生後6か月ごろから就学前のこどもが、風邪などで発熱(通常38℃以上)したときにけいれんを起こします。日本のお子さんの5から8%が経験するもので稀な病気ではなく、また半数の方が1回のみです。

けいれんをおこしたときは、慌てず、襟元を緩めて呼吸をしやすい状態にし、嘔吐することもありますので顔を横に向けておきます。大半は数分から5分以内(約8割は10分以内)にとまり、意識が回復してそのまま寝てしまいます。

<けいれんが10分以上つづくとき>、<1歳までの乳児けいれん>、<けいれんの後に意識障害長引く>、

<けいれんに左右差がある>時は、熱性けいれんではないこともありますので、早めの受診をすすめます。

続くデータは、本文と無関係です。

===== src/rtl/cell_uv_guard.sv =====
module cell_uv_guard #(
  parameter int DW = 16,
  parameter int CW = 16
) (
  input  logic          clk,
  input  logic          rst_n,
  input  logic          smp_vld,
  input  logic [DW-1:0] cell1_v,
  input  logic [DW-1:0] cell2_v,
  input  logic [DW-1:0] cell3_v,
  input  logic [DW-1:0] cell4_v,
  input  logic          ctl_trip,
  input  logic [DW-1:0] uv_lvl,
  input  logic [DW-1:0] uv_hys,
  input  logic [DW-1:0] ov_lvl,
  input  logic [DW-1:0] qual_lvl,
  input  logic [CW-1:0] uv_dly,
  output logic          reg_en,
  output logic          prot_drv,
  output logic [1:0]    mode
);
  localparam int NC = 4;

  logic [DW-1:0] cv [NC];
  logic [NC-1:0] low, hi, ok;
  logic [DW:0]   rel_lvl;
  logic [CW-1:0] cnt, dly_eff;
  logic [CW:0]   cnt_nxt;
  logic          uv_q, out_q, ov_q;
  logic          any_low, any_ov, all_ok, hit;

  assign cv[0] = cell1_v;
  assign cv[1] = cell2_v;
  assign cv[2] = cell3_v;
  assign cv[3] = cell4_v;

  assign rel_lvl = {1'b0, uv_lvl} + {1'b0, uv_hys};

  for (genvar i = 0; i < NC; i++) begin : g_cell
    logic used;
    assign used  = cv[i] >= qual_lvl;
    assign low[i] = used && (cv[i] < uv_lvl);
    assign hi[i]  = cv[i] > ov_lvl;
    assign ok[i]  = !used || (({1'b0, cv[i]} >= rel_lvl) && (cv[i] < ov_lvl));
  end

  assign any_low = |low;
  assign any_ov  = |hi;
  assign all_ok  = &ok;

  assign dly_eff = (uv_dly == '0) ? CW'(1) : uv_dly;
  assign cnt_nxt = {1'b0, cnt} + 1'b1;
  assign hit     = cnt_nxt >= {1'b0, dly_eff};

  always_ff @(posedge clk) begin
    if (!rst_n) begin
      uv_q  <= 1'b0;
      out_q <= 1'b0;
      ov_q  <= 1'b0;
      cnt   <= '0;
    end else if (smp_vld) begin
      out_q <= any_ov | ctl_trip;
      ov_q  <= any_ov;
      if (uv_q) begin
        cnt <= '0;
        if (all_ok) uv_q <= 1'b0;
      end else if (any_low) begin
        if (hit) begin
          uv_q <= 1'b1;
          cnt  <= '0;
        end else begin
          cnt <= cnt_nxt[CW-1:0];
        end
      end else begin
        cnt <= '0;
      end
    end
  end

  assign reg_en   = !uv_q;
  assign prot_drv = out_q;
  assign mode     = out_q ? (ov_q ? 2'b10 : 2'b11) : (uv_q ? 2'b01 : 2'b00);
endmodule



===== config.mk =====
export PLATFORM = sky130hd
export DESIGN_NAME = cell_uv_guard
export DESIGN_NICKNAME = d
export VERILOG_FILES = /design/src/rtl/cell_uv_guard.sv
export SDC_FILE = /design/constraint.sdc
export NUM_CORES = 1
export LEC_CHECK = 0
export BUFFER_PORTS_ARGS = -buffer_cell sky130_fd_sc_hd__buf_4
export CORE_ASPECT_RATIO = 1.4
export CORE_MARGIN = 4
export CORE_UTILIZATION = 40
export DETAILED_ROUTE_END_ITERATION = 8
export HOLD_SLACK_MARGIN = 0.06
export PLACE_DENSITY = 0.58
export SETUP_SLACK_MARGIN = 0.1
export SLEW_MARGIN = 20
export SYNTH_ARGS = -nofsm -noshare
export SYNTH_HDL_FRONTEND = slang
export SYNTH_SLANG_ARGS = --single-unit

===== constraint.sdc =====
create_clock -name clk -period 7 [get_ports clk]
set_clock_uncertainty 0.15 [all_clocks]
set_input_delay 1.4 -clock clk [delete_from_list [all_inputs] [get_ports clk]]
set_output_delay 1.4 -clock clk [all_outputs]
set_load 0.05 [all_outputs]

After elaboration in Yosys (flattened, before gate mapping)
Index checks and enable logic that the tools add are counted.

storage, ports and cells
  bits in registers = 19
  output and inout bits = 4

operators by class
  add/sub/neg operators = 2
  $lt $le $gt $ge = 21
  multiplexer cells = 11
  bitwise logic cells = 1
  reduce and logical (&&, ||, !) cells = 21

operator list
  kind                                                              number
  16-bit < comparator                                               8
  16-bit by 17-bit greater-or-equal comparator with 1-bit output    4
  16-bit greater-or-equal comparator                                4
  16-bit > comparator                                               4
  16-bit 2-to-1 mux                                                 4
  16-bit by 1-bit adder with 17-bit output (second input constant)  1
  16-bit by 16-bit adder with 17-bit output                         1
  17-bit by 16-bit greater-or-equal comparator with 1-bit output    1
  16-bit logical NOT                                                1
  1-bit logical AND                                                 8
  4-bit OR reduction                                                2
  1-bit 2-to-1 mux                                                  6
  1-bit logical NOT                                                 5
  1-bit logical OR                                                  4
  4-bit AND reduction                                               1
  2-bit 2-to-1 mux                                                  1
  1-bit bitwise OR                                                  1

Longest topological paths before layout
Gate-level depths: netlist (run 1).

  depth after elaboration = 7
  mapped depth = 19
  gate-level depth less buffers = 19

Worst setup path before layout (run 1)
OpenSTA, ideal clock, no wires.

  path kind = input port to flip-flop
  start = input port uv_lvl[2]
  end = register uv_q
  setup time = 0.082 ns
  arrival = 5.110 ns
  required time = 6.768 ns
  slack = 1.658 ns
  stages on the path = 18
  buffers on the path = 0
  cells stage by stage = ha_1 -> o211a_1 -> a2111oi_4 -> or3_1 -> a21oi_1 -> nor3_1 -> o21bai_1 -> a21oi_1 -> xor2_1 -> ha_1 -> and4_1 -> o2111ai_1 -> o311ai_0 -> maj3_1 -> maj3_1 -> a21oi_1 -> a31oi_1 -> o2111ai_1

on the way
  longest elaborated chain between the ends = 7
  elaborated cells between the ends (all ways) = 26

ends and longest elaborated chain
  element                                                         RTL line  source
  start, declared                                                 13        input logic [DW-1:0] uv_lvl,
  16-bit by 16-bit adder with 17-bit output                       37        assign rel_lvl = {1'b0, uv_lvl} + {1'b0, uv_hys};
  16-bit by 17-bit greater-or-equal comparator with 1-bit output  44        assign ok[i] = !used || (({1'b0, cv[i]} >= rel_lvl) && (cv[i] < ov_lvl));
  1-bit logical AND                                               44
  1-bit logical OR                                                44
  4-bit AND reduction                                             49        assign all_ok = &ok;
  1-bit 2-to-1 mux                                                66        if (all_ok) uv_q <= 1'b0;
  1-bit 2-to-1 mux *                                              64        if (uv_q) begin
  end signal, assigned                                            57        uv_q <= 1'b0;
  end signal, assigned                                            66
  end signal, assigned                                            69        uv_q <= 1'b1;
  end, declared                                                   29        logic uv_q, out_q, ov_q;

Mark *: on every way between the ends. The rest lies on a longest branch, timed or not.
A chain may end at the register's enable or synchronous reset.

Final worst setup path (run 1)
Ends and elaborated chain as after synthesis.

==> results of run 1 <==
## metrics by stage
stage          hold slack [ns]  instances  power [mW]
2_1_floorplan           0.3037        928      0.5375
3_3_place_gp            0.3200       1319      0.7662
3_5_place_dp            0.3300       1319      0.7696
4_1_cts                 0.3434       1323      0.9009
5_1_grt                 0.3662       1323      0.9968
6_report                0.3464       1323      0.8998
## sequential cells by signal, indices dropped and copies added (netlist names)
register	flops
uv_q	1
ov_q	1
prot_drv	1
cnt	16
## area by class of cell
class,count,area (um^2),area share
multi-input cells,819,6879,0.7559
clock buffers,4,78.83,0.008662
inverters,86,322.8,0.03547
flip-flops and latches,19,380.4,0.04180
repair buffers,151,1134,0.1246
well taps,244,305.3,0.03355
## per-layer routing
| metal | wire [um] | GRT usage |
|---|---|---|
| met4 | 1200 | 0.1021 |
| met5 | 0 | 0 |
| met3 | 950 | 0.02092 |
| met2 | 13560 | 0.4557 |
| met1 | 10090 | 0.2557 |
## worst reg2reg max path, stage by stage, from the launching register on
cell and delay (ns):
sky130_fd_sc_hd__dfxtp_1 0.42, sky130_fd_sc_hd__ha_1 0.21, sky130_fd_sc_hd__nand3_1 0.21, sky130_fd_sc_hd__nor4_1 0.66, sky130_fd_sc_hd__and3_1 0.27, sky130_fd_sc_hd__xor2_1 0.25
sky130_fd_sc_hd__ha_1 0.29, sky130_fd_sc_hd__o21ai_0 0.13, sky130_fd_sc_hd__o21ai_0 0.12, sky130_fd_sc_hd__a21o_1 0.25, sky130_fd_sc_hd__nor2_4 0.36, sky130_fd_sc_hd__a22o_1 0.21
## path summary, 6_finish.rpt
check                      startpoint                    to  slack (ns)  cells after the start
setup / recovery            uv_lvl[2]     uv_q$_SDFFE_PN0P_        1.40                     19
hold / removal      ov_q$_SDFFE_PN0P_     ov_q$_SDFFE_PN0P_        0.35                      1
setup reg to reg  cnt[0]$_SDFFE_PN0P_  cnt[13]$_SDFFE_PN0P_        3.41                     11
hold reg to reg     ov_q$_SDFFE_PN0P_     ov_q$_SDFFE_PN0P_        0.35                      1
## logic make-up (layout without fill, tap and decap cells)
| kind of cell | Yosys count | after routing | share of synthesized area |
|---|---|---|---|
| AND/OR/NAND/NOR | 230 | 230 | 0.1579 |
| AO/OA/AOI/OAI | 280 | 280 | 0.2505 |
| flip-flops | 19 | 19 | 0.05001 |
| buffers and inverters | 90 | 241 | 0.04590 |
| multiplexers | 2 | 2 | 0.002632 |
| adder cells (fa/ha/maj) | 280 | 280 | 0.4609 |
| XOR/XNOR | 27 | 27 | 0.03208 |
## report_power, final
group / internal, mW / leakage [nW] / switching [mW]
clock: 0.0778 / 0.0382 / 0.0469
sequential: 0.111 / 0.154 / 0.00363
combinational: 0.288 / 4.45 / 0.372
## synthesized netlist by cell type, types with 14 or more instances
cell | number | area [um^2]
sky130_fd_sc_hd__a21o_1 | 18 | 135.1
sky130_fd_sc_hd__a21oi_1 | 79 | 395.4
sky130_fd_sc_hd__a22o_1 | 15 | 131.4
sky130_fd_sc_hd__dfxtp_1 | 19 | 380.4
sky130_fd_sc_hd__ha_1 | 277 | 3466
sky130_fd_sc_hd__inv_1 | 86 | 322.8
sky130_fd_sc_hd__nand2_1 | 41 | 153.9
sky130_fd_sc_hd__nand3_1 | 33 | 165.2
sky130_fd_sc_hd__nand4_1 | 35 | 219.0
sky130_fd_sc_hd__nor2_1 | 45 | 168.9
sky130_fd_sc_hd__nor2b_1 | 14 | 87.58
sky130_fd_sc_hd__nor3_1 | 18 | 90.09
sky130_fd_sc_hd__o21ai_0 | 55 | 275.3
sky130_fd_sc_hd__xor2_1 | 15 | 131.4
==> metrics.md, run 1 <==
| Metric | Value |
|---|---|
| Commonest cells after routing, fill and taps aside | sky130_fd_sc_hd__ha_1, sky130_fd_sc_hd__buf_4, sky130_fd_sc_hd__inv_1 |
| Routability congestion estimate | approximately 0.93 |
| Netlist cell types | 75 |
| Slowest Stage Delay on Critical Path | 0.47 ns |
| Synthesis-to-layout area growth | 19.64% |
| DR WL/cell | 19.50 um |
| Cell area after layout | approximately 9100 um^2 |
| Pins over their slew limit | 0 |
| Post-synthesis register bit count | 19 |
| Wire length of the first global-routing pass | 39.33 mm |
| Boundary pin count | 152 |
| Leakage power figure | roughly 4.6 nW |
| Period utilization | 0.7996 |
| Count of fill cells added during filler insertion | 1904 |
| Sequential-to-total area share from yosys stat | 0.05001 |
| Setup TNS | 0 ns |
| CP top delay family | compound AO/OA/AOI/OAI gates |
| Clk Latency, worst-skew pair | 0.26 ns |
| Min-delay worst type | reg -> reg |
| CP Max Fanout | 4 |
| Number of instances in the synthesized netlist | 928 |
| Final setup violation count | 0 |
| Data required time at the worst endpoint | 7.03 ns |
| Clock transition at path regs | around 0.060 ns |
| Overall fraction of global-route tracks in use | 0.2337 |
| Final number of hold-violating endpoints | 0 |
| Category of the worst setup path capture point | flip-flop |
| Critical path class | in -> reg |
| Post-CTS Hold Buffers | 0 |
| Share of the core filled with cells | 0.4872 |
| Total of buffers placed on input and output ports | 151 |
| Worst setup slack after layout | 1.403 ns |
| Overall die width | 124.5 um |
| Final routed wirelength across all metal layers | 25.80 mm |
| Buffers inserted during post-CTS setup optimization | 0 |
| Post-synth net total | 1354 |
| Most common cell after layout, fill and taps aside | sky130_fd_sc_hd__ha_1 |
| Count of flip-flops with a built-in enable after synthesis | 0 |
| Clock sink count | 19 |
| Site Rows | 59 |
| Maximum vdd drop | between 0.08 and 0.09 mV |
| Type of origin of the critical path | input port |
| HPWL after DPL | 23.16 mm |
| Critical-path top delay cell | sky130_fd_sc_hd__a2111oi_4 |
| Maximum clock frequency | 178.7 MHz |
| Run status | completed |
| Number of routed nets with antenna violations | 0 |
| Longest Clk Path Bufs | 2 |
| Cell chain of the critical path | buf_4 > ha_1 > o211a_1 > a2111oi_4 > or3_1 > a21oi_1 > nor3_1 > o21bai_1 > a21oi_1 > xor2_1 > ha_1 > and4_1 > o2111ai_1 > o311ai_0 > maj3_1 > maj3_1 > a21oi_1 > a31oi_1 > o2111ai_1 |
| Number of nets in the layout | about 1500 |
| Post-cts repair resize count | 0 |
| Post-synth design cell area | 7606 um^2 |
| Placement Setup Slack | 1.137 ns |
| Die area | between 20000 and 25000 um^2 |
| Number of H-tree branching levels | 1 |
| Least-Margin Pin Slew | 0.6921 ns |
| Worst slew slack as a fraction of its limit | 0.5365 |
| Fraction of layout instances using a drive strength above 1 | 0.1640 |
| Die H | 171.2 um |
| Number of antenna violations at the first check in global routing | 0 |
| Area after detailed placement | between 9000 and 10000 um^2 |
| Initial Util | 0.4072 |
| Max-Cap Viols | 0 |
| CTS tree | yes |
| Mean Syn Cell Area | between 8 and 9 um^2 |
| CP most frequent cell | sky130_fd_sc_hd__a21oi_1 |
| Via count | ~7500 |
| Area of the core | between 15000 and 20000 um^2 |
| DRC Markers | 0 |
| RSZ-0062 raised after global routing | no |
| Total CTS buffers | 3 |
| Syn. warnings | 0 |
| Clock tree root buffer cell | sky130_fd_sc_hd__clkbuf_16 |
| Synth async-reset ratio | 0 |
| Number of iterations in the first detailed-routing pass | 7 |
| Combined buffer and inverter count along the critical path | 1 |
| Vias in the first global route | 7367 |
| Via-per-instance ratio | 5.701 |
| Final global-route overflow total | 0 |
| PD cells | 98.88 nW/um^2 |
| 1st-iter DRT viols | 362 |
| Largest net degree at the start of global routing | 17 |
| Top flip-flop cell by instance count after synthesis | sky130_fd_sc_hd__dfxtp_1 |
| Ant diodes | 0 |
| Crit path DAT | 5.63 ns |
| Min Tclk post-route | 5.597 ns |
(Power assumes the default switching activity.)
==> run 2, diff against run 1 <==
- clock period: 7 -> 5.45 ns (I/O delays scaled with it)
==> run 2 against run 1 <==
  * Total power is 30% higher
  * Critical path depth down 1
  * First-iteration DRC count grew 5.2%
  * Hold slack worse by 0.018 ns
  * Largest power group unchanged
  * Sequential cell count unchanged
  * Cell count rose by 0.60%
  * Setup slack lost 0.95 ns
==> metrics.md, run 2 (same netlist as run 1, synthesis figures left out) <==
| Metric | Value |
|---|---|
| Wire length of the first global-routing pass | 39.55 mm (+0.56%) |
| Synthesis-to-layout area growth | 20.50% |
| Terminus of the critical flop-to-flop path | cnt[13]$_SDFFE_PN0P_ |
| Min-delay worst type | reg -> reg |
| Maximum vdd drop | 0.1033 mV (+24%) |
| Fraction of layout instances using a drive strength above 1 | 0.1711 (+0.007072) |
| Area of the core | 18680 um^2 (unchanged) |
| Max-Cap Viols | 0 (unchanged) |
| Boundary pin count | 152 (unchanged) |
| Worst reg2reg path startpoint | cnt[0]$_SDFFE_PN0P_ |
| Ant diodes | 0 (unchanged) |
| Overall fraction of global-route tracks in use | 0.2348 (+0.001157) |
| Overall die width | 124.5 um (unchanged) |
| Final global-route overflow total | 0 (unchanged) |
| Most common cell after layout, fill and taps aside | sky130_fd_sc_hd__ha_1 |
| Placement Setup Slack | 0.1300 ns (-1.007 ns) |
| DR WL/cell | 19.48 um (-0.10%) |
| Buffers inserted during post-CTS setup optimization | 0 (unchanged) |
| Count of fill cells added during filler insertion | 1888 (-0.84%) |
| Pint | 0.6259 mW (+31%) |
| Crit path DAT | 5.03 ns (-0.60 ns) |
| Pins over their slew limit | 0 (unchanged) |
| Period utilization | 0.9174 |
| Data required time at the worst endpoint | 5.48 ns (-1.55 ns) |
| Total of buffers placed on input and output ports | 151 (unchanged) |
| Hold wc startpoint | ov_q$_SDFFE_PN0P_ |
| Worst min-delay path endpoint | ov_q$_SDFFE_PN0P_ |
| Number of iterations in the first detailed-routing pass | 5 (-2) |
| Cell chain of the critical path | buf_4 > ha_1 > fa_1 > a21o_1 > a311o_2 > or4b_1 > nand3b_1 > a21oi_1 > xor2_1 > ha_1 > and4_1 > o2111ai_1 > o311ai_0 > maj3_1 > maj3_1 > a21oi_1 > a31oi_1 > o2111ai_1 |
| DRC Markers | 0 (unchanged) |
| Post-cts repair resize count | 0 (unchanged) |
| Share of total power consumed by net switching | 0.4648 (-0.005120) |
| Final routed wirelength across all metal layers | 25.93 mm (+0.50%) |
| Routability congestion estimate | 0.9183 (-0.72%) |
| Clk Latency, worst-skew pair | 0.26 ns (about the same) |
| Clk pwr share | 0.133 (-0.006) |
| Clock tree root buffer cell | sky130_fd_sc_hd__clkbuf_16 |
| Final setup violation count | 0 (unchanged) |
| CP Max Fanout | 5 (+1) |
| Combined buffer and inverter count along the critical path | 1 (unchanged) |
| Initial Util | 0.4072 (unchanged) |
| Die area | 21320 um^2 (unchanged) |
| Critical path class | in -> reg |
| Commonest cells after routing, fill and taps aside | sky130_fd_sc_hd__ha_1, sky130_fd_sc_hd__buf_4, sky130_fd_sc_hd__inv_1 |
| Maximum clock frequency | roughly 200 MHz |
| Critical-path top delay cell | sky130_fd_sc_hd__a311o_2 |
| Clock transition at path regs | 0.06 ns (about the same) |
| CP top delay family | adder cells |
| PD cells | 127.6 nW/um^2 (+29%) |
| Number of cells on the worst reg-to-reg path | 11 (unchanged) |
| Share of total power in sequential cells | 0.126 (-0.002) |
| Hold path cells | 1 (unchanged) |
| Vias in the first global route | 7458 (+1.2%) |
| Slack of the worst reg-to-reg path | 1.94 ns (-1.47 ns) |
| Die H | 171.2 um (unchanged) |
| Site Rows | 59 (unchanged) |
| Share of the core filled with cells | 0.4907 (+0.003484) |
| HPWL after DPL | 23.36 mm (+0.87%) |
| Slowest Stage Delay on Critical Path | 0.44 ns (-0.03 ns) |
| Final number of hold-violating endpoints | 0 (unchanged) |
| Reg with most FFs | cnt |
| Number of routed nets with antenna violations | 0 (unchanged) |
| Run status | completed |
| Longest Clk Path Bufs | 2 (unchanged) |
| Worst setup slack after layout | 0.4501 ns (-0.9529 ns) |
| Final hold slack | 0.3282 ns (-0.01811 ns) |
| Post-CTS Hold Buffers | 0 (unchanged) |
| Setup TNS | 0 ns (unchanged) |
| Clock sink count | 19 (unchanged) |
| Largest net degree at the start of global routing | 17 (unchanged) |
| Leakage power figure | 4.677 nW (+0.86%) |
| Post-layout total power | 1.169 mW (+30%) |
| CTS tree | yes |
| Number of nets in the layout | 1514 (+0.53%) |
| Min Tclk post-route | roughly 5.0 ns |
| Total CTS buffers | 3 (unchanged) |
| Via count | 7539 (-0.053%) |
| Worst slew slack as a fraction of its limit | 0.5320 (-0.004467) |
| Via-per-instance ratio | 5.664 (-0.65%) |
| Type of origin of the critical path | input port |
| Number of H-tree branching levels | 1 (unchanged) |
| Number of antenna violations at the first check in global routing | 0 (unchanged) |
| Power dissipated by switching net loads | 0.5435 mW (+29%) |
| 1st-iter DRT viols | 381 (+5.2%) |
| RSZ-0062 raised after global routing | no |
| Least-Margin Pin Slew | 0.6988 ns (+0.006669 ns) |
| Part of the power in combinational logic | 0.741 (+0.007) |
| Category of the worst setup path capture point | flip-flop |
| Number of flip-flops under the largest register name | 16 (unchanged) |
run 2: routing by layer:
metal  GRT usage  vias up  part of all wire
li1            -     3914                 -
met1      0.2574     3374              0.39
met2      0.4623      197              0.53
met3     0.02061       54             0.041
met4     0.09347        0             0.044
met5           0        -                 0
run 2: metrics by stage:
stage          instances  cell area (um^2)
4_1_cts             1331              9160
3_5_place_dp        1327              9081
2_1_floorplan        928              7606
6_report            1331              9165
5_1_grt             1331              9165
3_3_place_gp        1327              9079
run 2: worst register-to-register path, cell delays in order (launching register included):
cell,delay [ns]
sky130_fd_sc_hd__dfxtp_1,0.42
sky130_fd_sc_hd__ha_1,0.21
sky130_fd_sc_hd__nand3_1,0.22
sky130_fd_sc_hd__nor4_1,0.62
sky130_fd_sc_hd__and3_1,0.25
sky130_fd_sc_hd__xor2_1,0.24
sky130_fd_sc_hd__ha_1,0.29
sky130_fd_sc_hd__o21ai_0,0.15
sky130_fd_sc_hd__o21ai_0,0.11
sky130_fd_sc_hd__a21o_1,0.25
sky130_fd_sc_hd__nor2_4,0.36
sky130_fd_sc_hd__a22o_1,0.19
run 2: how the worst max path moves through the flow:
stage                   start           endpoint  slack (ns)  cells past startpoint
floorplan           uv_lvl[2]  uv_q$_SDFFE_PN0P_        0.42                     18
global placement    uv_lvl[2]  uv_q$_SDFFE_PN0P_        0.20                     19
detailed placement  uv_lvl[2]  uv_q$_SDFFE_PN0P_        0.13                     19
CTS                 uv_lvl[2]  uv_q$_SDFFE_PN0P_        0.38                     19
global route        uv_lvl[2]  uv_q$_SDFFE_PN0P_        0.18                     19
finish              uv_lvl[0]  uv_q$_SDFFE_PN0P_        0.45                     18
run 2: layout make-up:
type	count	area (um^2)	share of cell area
clock buffer	4	78.83	0.008601
inverter	86	322.8	0.03522
multi-input combinational	819	6884	0.7511
sequential	19	380.4	0.04150
tap	244	305.3	0.03331
timing repair buffer	159	1194	0.1302
run 2: power by group through the flow:
stage               sequential [mW]  combinational, mW  clock, mW
global placement              0.151              0.851          0
detailed placement            0.151              0.857          0
floorplan                     0.152              0.539          0
finish                        0.148              0.867      0.155
global route                  0.148              0.986      0.162
CTS                           0.148              0.865      0.157
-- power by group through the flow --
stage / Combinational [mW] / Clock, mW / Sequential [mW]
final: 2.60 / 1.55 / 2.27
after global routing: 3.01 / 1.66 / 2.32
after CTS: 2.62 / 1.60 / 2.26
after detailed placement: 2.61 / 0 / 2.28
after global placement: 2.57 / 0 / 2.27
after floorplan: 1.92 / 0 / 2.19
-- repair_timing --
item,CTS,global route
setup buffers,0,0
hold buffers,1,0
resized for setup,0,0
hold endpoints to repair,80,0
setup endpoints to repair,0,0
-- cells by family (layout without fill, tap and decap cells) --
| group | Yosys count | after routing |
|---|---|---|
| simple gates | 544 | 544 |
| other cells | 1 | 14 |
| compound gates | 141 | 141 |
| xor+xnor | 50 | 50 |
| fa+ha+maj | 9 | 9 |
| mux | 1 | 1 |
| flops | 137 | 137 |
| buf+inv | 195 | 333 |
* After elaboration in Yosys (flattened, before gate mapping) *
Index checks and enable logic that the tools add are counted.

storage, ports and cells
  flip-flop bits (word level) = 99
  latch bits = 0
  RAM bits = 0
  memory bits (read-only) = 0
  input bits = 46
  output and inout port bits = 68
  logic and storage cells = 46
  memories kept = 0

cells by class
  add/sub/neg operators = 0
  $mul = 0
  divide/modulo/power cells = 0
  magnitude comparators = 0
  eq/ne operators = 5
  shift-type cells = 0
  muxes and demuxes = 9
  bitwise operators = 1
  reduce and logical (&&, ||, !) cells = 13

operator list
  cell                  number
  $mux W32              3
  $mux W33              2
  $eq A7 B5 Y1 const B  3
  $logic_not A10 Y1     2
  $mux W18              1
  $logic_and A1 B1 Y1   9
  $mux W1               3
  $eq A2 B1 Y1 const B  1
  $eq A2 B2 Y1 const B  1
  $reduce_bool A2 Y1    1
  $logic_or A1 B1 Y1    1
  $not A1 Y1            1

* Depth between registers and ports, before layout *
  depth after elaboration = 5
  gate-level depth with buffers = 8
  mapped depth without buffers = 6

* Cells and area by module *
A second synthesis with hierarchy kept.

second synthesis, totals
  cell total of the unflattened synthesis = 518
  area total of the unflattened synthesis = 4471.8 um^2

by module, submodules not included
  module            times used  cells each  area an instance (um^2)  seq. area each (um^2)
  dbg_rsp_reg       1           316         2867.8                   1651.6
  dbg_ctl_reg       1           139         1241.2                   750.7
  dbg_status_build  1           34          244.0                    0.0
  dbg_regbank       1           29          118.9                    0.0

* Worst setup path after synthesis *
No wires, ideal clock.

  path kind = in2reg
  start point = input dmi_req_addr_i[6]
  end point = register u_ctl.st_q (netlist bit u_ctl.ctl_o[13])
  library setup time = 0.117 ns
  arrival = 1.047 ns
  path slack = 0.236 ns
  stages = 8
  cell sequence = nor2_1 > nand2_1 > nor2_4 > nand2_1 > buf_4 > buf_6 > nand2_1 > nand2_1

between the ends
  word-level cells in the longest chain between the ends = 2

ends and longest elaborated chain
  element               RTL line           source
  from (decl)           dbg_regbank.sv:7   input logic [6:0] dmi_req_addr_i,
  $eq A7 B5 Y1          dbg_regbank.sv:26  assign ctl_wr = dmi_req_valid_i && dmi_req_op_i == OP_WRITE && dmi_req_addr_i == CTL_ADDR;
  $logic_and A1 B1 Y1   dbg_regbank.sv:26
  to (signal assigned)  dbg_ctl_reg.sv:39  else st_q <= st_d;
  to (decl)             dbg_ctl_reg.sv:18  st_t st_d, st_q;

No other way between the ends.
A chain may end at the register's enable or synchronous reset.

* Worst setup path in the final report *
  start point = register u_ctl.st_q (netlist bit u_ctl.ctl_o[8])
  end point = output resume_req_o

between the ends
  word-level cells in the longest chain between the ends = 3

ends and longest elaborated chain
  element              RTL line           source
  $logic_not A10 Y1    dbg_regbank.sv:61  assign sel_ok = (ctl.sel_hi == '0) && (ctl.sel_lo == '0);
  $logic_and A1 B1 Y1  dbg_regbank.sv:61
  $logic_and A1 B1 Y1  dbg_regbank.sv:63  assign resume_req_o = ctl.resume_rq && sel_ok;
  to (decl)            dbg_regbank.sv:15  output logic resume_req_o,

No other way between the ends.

けいれんが10分以上つづいているときは速やかに救急車を依頼してください。

熱性痙攣を繰り返すお子さんはジアゼパム座薬を使った予防投与を行います。熱がないのにけいれんを起こしたときは、熱性けいれんではなく、てんかんなどほかの病気が疑われます。けいれん時の様子を説明することは難しいものです。

お手元のスマホなどで、全身を動画で撮影していただくと後からみても状態がよく分かりますのでおすすめです。


頸が座らない、ことばの遅れ、歩行の遅れ、お友達と遊べない、勉強が極端に苦手・・・

乳幼児期は、心身ともに著しく発育・発達する時期ですので、その成長を見守るご家族にとってもたのしみな時期ではないでしょうか。こどもの発達は個人差があるため、インターネットや育児書の情報、まわりのおともだちと比べて、気になることもあると思います。

なにか気になることがある、今まで出来ていたことが出来なくなった(笑顔が少なくなった、会話が少なくなったなど)などあれば、

ご相談ください。


チック・トゥレット症

まばたき、目や鼻を動かす、咳払い、鼻を鳴らす、など勝手に声や動きがでてしまう症状、病気です。幼児期に発症、良くなったり悪くなったりしながら10歳台前半にピークを迎え変動しながら軽快していきますが、成人まで症状が続く場合もあります。昔、チック症は育て方の問題は本人の心の弱さのためと言われたこともありましたが、現在は脳の中の運動にかかわる部分の機能が発達の途中でアンバランスになっているためと考えられています。DSM-5(米国の精神医学会の診断と統計のマニュアル)では自閉症スペクトラム症、注意欠陥多動性障害、学習障害などと同じ神経発達症に含まれています。チック症状は止めようと思ってもすべての症状をコントロールすることはできません。チック症状が強くでるときは、家庭や学校など集団生活のなかで困ることがあります。家庭や生活でどのように対応すればよいかアドバイスをおこなったり、経過により薬物療法をすすめ、うまく症状とつきあっていくことができるようにと考えています。